From the records, return each line that has the word "arrival" in it.

╭─ Task data

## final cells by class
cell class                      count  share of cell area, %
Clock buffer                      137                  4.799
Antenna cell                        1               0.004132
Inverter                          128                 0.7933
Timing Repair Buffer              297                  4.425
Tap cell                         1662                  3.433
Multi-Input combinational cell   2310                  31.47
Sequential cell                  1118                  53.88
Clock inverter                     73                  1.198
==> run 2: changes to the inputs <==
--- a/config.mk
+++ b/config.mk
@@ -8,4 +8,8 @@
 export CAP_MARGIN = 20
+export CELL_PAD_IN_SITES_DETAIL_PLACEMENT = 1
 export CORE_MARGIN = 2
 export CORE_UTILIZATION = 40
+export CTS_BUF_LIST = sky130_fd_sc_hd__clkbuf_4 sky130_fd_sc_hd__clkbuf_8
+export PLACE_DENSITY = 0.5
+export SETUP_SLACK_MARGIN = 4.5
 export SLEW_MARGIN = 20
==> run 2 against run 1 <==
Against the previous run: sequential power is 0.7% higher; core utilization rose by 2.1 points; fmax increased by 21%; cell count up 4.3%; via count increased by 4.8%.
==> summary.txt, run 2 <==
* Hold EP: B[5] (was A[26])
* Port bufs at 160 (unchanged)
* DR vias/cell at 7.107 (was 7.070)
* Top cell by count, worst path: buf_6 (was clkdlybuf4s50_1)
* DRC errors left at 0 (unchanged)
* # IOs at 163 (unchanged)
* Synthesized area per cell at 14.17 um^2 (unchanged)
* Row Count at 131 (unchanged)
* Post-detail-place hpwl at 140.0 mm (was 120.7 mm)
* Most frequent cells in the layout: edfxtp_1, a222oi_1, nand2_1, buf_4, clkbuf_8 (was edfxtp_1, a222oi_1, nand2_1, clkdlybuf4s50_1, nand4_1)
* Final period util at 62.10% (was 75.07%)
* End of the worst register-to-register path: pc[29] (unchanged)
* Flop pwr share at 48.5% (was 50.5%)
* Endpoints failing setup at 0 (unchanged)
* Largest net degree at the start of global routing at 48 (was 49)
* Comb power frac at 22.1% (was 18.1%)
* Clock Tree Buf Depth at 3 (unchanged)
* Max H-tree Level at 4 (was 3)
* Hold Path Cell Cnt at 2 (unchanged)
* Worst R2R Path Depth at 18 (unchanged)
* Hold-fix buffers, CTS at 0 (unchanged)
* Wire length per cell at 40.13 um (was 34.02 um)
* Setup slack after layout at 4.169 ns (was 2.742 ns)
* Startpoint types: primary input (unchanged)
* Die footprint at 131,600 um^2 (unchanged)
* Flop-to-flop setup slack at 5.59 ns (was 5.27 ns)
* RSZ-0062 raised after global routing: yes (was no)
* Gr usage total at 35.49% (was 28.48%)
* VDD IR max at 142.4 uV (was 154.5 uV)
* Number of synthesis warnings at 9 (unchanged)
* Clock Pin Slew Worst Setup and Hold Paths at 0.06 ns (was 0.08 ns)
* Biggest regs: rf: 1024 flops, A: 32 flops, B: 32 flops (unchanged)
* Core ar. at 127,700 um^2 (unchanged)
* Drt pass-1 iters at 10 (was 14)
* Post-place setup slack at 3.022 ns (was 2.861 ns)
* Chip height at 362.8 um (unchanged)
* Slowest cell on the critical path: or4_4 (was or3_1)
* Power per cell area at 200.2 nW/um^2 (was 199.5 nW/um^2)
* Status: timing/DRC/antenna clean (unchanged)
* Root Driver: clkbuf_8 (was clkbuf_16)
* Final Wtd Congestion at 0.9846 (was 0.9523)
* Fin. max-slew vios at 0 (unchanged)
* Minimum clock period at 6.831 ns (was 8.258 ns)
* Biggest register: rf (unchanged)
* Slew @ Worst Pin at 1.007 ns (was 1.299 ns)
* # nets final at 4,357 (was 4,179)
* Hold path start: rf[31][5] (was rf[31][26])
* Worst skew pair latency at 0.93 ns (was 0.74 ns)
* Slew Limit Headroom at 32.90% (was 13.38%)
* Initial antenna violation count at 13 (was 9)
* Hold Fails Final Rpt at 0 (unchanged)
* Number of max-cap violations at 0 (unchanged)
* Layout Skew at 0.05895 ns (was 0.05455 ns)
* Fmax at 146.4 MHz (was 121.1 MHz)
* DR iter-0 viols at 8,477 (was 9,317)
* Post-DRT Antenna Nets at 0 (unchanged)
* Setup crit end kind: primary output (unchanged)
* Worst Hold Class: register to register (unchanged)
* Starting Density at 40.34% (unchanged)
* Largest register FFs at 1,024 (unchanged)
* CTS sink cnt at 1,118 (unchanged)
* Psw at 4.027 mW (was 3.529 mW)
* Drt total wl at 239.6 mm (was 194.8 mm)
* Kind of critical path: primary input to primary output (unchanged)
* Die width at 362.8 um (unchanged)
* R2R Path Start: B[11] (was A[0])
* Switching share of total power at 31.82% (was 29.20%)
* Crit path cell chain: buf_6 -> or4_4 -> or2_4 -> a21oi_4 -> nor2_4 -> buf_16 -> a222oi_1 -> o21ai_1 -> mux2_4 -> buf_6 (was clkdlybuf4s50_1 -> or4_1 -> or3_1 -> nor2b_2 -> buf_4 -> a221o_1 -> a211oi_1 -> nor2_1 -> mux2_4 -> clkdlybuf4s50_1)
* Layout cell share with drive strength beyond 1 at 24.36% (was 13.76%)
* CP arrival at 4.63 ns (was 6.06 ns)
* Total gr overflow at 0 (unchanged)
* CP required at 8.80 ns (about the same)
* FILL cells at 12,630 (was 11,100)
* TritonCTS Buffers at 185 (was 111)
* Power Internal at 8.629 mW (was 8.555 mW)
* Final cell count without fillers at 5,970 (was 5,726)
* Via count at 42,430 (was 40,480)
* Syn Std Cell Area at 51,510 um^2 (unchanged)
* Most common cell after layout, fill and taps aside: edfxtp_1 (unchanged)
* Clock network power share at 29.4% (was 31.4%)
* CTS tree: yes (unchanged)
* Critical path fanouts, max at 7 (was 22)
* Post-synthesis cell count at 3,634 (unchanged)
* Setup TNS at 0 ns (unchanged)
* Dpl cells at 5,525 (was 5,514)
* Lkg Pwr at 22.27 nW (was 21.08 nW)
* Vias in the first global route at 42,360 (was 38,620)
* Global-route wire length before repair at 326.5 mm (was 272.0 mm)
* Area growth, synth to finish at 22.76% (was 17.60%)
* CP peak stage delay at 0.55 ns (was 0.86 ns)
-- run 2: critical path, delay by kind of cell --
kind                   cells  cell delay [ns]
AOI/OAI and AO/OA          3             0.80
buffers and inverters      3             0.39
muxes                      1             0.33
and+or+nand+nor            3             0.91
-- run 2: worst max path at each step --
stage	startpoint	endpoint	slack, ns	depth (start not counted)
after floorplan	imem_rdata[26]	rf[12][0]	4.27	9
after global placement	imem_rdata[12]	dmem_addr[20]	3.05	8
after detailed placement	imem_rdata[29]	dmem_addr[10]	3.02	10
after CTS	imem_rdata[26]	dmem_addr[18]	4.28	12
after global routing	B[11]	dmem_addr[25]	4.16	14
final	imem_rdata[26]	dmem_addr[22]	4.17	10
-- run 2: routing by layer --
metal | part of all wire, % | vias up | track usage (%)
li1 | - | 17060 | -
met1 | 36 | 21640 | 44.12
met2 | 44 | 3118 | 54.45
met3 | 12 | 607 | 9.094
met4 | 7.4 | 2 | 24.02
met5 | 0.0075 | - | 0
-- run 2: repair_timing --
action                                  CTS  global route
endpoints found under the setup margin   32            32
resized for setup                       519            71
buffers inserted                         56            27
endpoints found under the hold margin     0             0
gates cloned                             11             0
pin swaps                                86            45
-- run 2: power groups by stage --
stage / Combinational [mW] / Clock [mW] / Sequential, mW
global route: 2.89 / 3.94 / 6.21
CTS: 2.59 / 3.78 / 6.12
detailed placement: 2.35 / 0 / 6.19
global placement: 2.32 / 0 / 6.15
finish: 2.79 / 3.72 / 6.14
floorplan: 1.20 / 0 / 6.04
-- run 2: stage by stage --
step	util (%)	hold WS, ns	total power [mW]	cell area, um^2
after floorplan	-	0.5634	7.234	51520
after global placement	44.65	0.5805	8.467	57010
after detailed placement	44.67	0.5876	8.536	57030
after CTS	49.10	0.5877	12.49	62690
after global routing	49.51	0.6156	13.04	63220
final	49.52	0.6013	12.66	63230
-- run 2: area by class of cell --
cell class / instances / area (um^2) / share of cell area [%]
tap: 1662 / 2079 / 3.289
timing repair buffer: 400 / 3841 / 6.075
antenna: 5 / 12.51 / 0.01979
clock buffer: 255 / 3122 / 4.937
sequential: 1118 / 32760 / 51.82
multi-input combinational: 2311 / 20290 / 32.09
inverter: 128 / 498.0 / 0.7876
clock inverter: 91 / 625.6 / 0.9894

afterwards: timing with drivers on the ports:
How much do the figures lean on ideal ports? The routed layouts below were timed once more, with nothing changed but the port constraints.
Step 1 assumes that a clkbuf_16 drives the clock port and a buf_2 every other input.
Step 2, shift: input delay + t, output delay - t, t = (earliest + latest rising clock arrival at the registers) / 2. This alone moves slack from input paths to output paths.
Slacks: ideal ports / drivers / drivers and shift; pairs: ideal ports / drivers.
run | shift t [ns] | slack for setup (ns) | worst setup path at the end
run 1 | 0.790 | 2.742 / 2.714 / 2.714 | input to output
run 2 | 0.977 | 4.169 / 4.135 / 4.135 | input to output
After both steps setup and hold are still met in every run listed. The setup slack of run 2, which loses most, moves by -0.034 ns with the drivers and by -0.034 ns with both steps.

╰─

§ **Reply to the exercise**:
* CP arrival at 4.63 ns (was 6.06 ns)
Step 2, shift: input delay + t, output delay - t, t = (earliest + latest rising clock arrival at the registers) / 2. This alone moves slack from input paths to output paths.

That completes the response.